手で私の肩を持つ。私はコーリー王子様の脚を抱えて立ち上がる。
最初少しふらついたものの、すぐに立て直す。
そういえば、三歳まではお兄様にこうしておぶってもらってたな〜。久しぶりに頼もうかな?
「コーリー王子様、どこか違和感はありませんか?」
「ないと思うよ」
「では良かったです」
「ねえ、名前は?」
「そういえば名乗っていませんでしたね。ドルチエ王国侯爵家のマードリア・フレーバです」
「名前長いね。えっと、ド、ドル?」
「そこは名前ではありませんよ。
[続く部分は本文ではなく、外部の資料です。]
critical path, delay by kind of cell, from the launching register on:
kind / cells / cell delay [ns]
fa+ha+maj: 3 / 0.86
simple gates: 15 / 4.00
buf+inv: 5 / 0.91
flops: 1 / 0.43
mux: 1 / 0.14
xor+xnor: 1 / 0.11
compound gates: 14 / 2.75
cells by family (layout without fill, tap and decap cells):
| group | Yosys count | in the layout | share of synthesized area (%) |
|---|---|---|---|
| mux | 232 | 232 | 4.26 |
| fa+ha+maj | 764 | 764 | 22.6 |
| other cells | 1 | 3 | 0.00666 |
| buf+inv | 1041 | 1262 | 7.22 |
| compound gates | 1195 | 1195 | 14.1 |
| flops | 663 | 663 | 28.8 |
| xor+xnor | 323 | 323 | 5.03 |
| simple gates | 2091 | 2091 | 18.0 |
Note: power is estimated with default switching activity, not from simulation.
$ cat src/sacs_ram.sv
// ----------------------------------------------------------------------------
// sacs_ram: generic single-port RAM
// One access per cycle: an optional write plus a read of the old word at that address, read data registered.
// ----------------------------------------------------------------------------
`default_nettype none
module sacs_ram #(
    parameter int WIDTH = 16,
    parameter int DEPTH = 256
) (
    input  wire                     i_clk,
    input  wire                     i_we,
    input  wire [$clog2(DEPTH)-1:0] i_addr,
    input  wire [WIDTH-1:0]         i_wdata,
    output logic [WIDTH-1:0]        o_rdata
);
    logic [WIDTH-1:0] r_mem [DEPTH];

    always_ff @(posedge i_clk) begin
        if (i_we) begin
            r_mem[i_addr] <= i_wdata;
        end
        o_rdata <= r_mem[i_addr];
    end
endmodule
`default_nettype wire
私の名前はマードリアです」
「マードリア? 僕覚えられないかもしれない」
「でしたら名前を短くして呼ぶっていうのも手ですよ。私のお兄様はリアって呼びます。それ以外の呼び方でしたらなんでもいいですよ」
「じゃあ……」
何故そこまで言ってから考える! 本当に、ゲーム通りだったかは覚えて無いけど、変わった王子様。
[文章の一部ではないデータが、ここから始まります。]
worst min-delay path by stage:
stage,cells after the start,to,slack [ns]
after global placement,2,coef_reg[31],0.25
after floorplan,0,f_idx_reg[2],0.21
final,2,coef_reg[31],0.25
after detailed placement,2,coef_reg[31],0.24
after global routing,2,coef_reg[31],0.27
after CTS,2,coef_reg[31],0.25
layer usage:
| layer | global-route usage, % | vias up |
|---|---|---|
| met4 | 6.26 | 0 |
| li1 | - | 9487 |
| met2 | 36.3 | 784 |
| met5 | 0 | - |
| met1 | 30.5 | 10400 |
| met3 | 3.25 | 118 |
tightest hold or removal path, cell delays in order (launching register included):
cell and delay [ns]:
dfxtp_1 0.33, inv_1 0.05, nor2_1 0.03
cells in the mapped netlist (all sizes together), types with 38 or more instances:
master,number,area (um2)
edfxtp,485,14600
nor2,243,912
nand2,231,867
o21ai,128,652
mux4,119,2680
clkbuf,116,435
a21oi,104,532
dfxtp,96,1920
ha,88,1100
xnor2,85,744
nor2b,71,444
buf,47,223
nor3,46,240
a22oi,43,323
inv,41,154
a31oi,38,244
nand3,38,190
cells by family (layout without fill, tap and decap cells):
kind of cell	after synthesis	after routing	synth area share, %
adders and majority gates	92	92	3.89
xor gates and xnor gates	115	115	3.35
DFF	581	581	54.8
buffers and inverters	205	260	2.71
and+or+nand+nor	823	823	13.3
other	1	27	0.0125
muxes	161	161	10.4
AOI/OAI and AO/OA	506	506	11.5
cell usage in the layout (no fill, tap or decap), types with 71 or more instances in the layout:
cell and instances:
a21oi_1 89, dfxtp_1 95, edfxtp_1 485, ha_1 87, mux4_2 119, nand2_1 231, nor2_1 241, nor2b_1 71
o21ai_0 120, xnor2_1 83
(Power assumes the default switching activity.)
「マードって呼ぶ。僕の場合はどうなるの? あ、僕の名前コーリーっていうの」
「存じ上げていますよ」
「なんで知ってるの?」
「演奏前に名乗ったじゃないですか。その時覚えたんです。それに、先程から名前でお呼びしてましたよ」
「そうだった気がする。マード、覚えてくれたんだ」
「さすがに王子様の名前は知っておかないといけませんし」
コーリー王子様は手を首に回して、抱きつく形で私に密着した。
「どうしましたか?」
「マードに甘えたい」
ド直球‼︎ でもまあ、あの素直じゃない王女様に比べれば全然いっか。
「満足させられるかは分かりませんよ」
「傍にいてくれるだけでいい。マード、少し変わってる。みんな僕と距離をとるから」
「人には相性というものがありますからね。コーリー王子様は、相性が合う人が少ないだけですよ。いつか、心の底から一緒にいたいと思う人が現れますよ」
ゲームの主人公が。
「コーリーじゃない。別の名前」
ああ、あだ名で呼んでほしいのか。
「でしたら、コリーなんてどうでしょうか?」
「うん、いいよ。マードは僕から離れない?」
「離れません」
「なら、もう大丈夫」
コーリー王子は嬉しそうに頭を擦りつけてくる。
なんだか犬みたい。
「しかし、全然部屋が見つかりませんね。もうすぐフーリン様の演奏が始まってしまいます」
「マード見て、あそこだけ昼と夜が同時にきてるよ」
コーリー王子様の指す方に目を向けると、そこは舞台下だった。
なんとも変わった表現の仕方。
舞台上から自己紹介が聞こえてくる。
「あ! フーリン様の演奏の番だ!」
これは流石に聴いとかないと、他の貴族たちに睨まれる。
「コリー王子様、フーリン皇子様の演奏が終わりましたら一緒に戻りましょう。その方が確実に戻れますし」
「マードがそうしたいならいいよ」
私達二人は係員に見つからないように、フーリン皇子様の奏でるピアノを聴く。
フーリン様の演奏は、この短い時間だけでも、相当練習したことが容易にうかがえる。下手したら、指が意思通り動くようになってから練習しているかもしれない。
それくらい、他の奏者とは一線を画していた。
大きな拍手が鳴り響く中フーリン様は私達の目の前へとやってきた。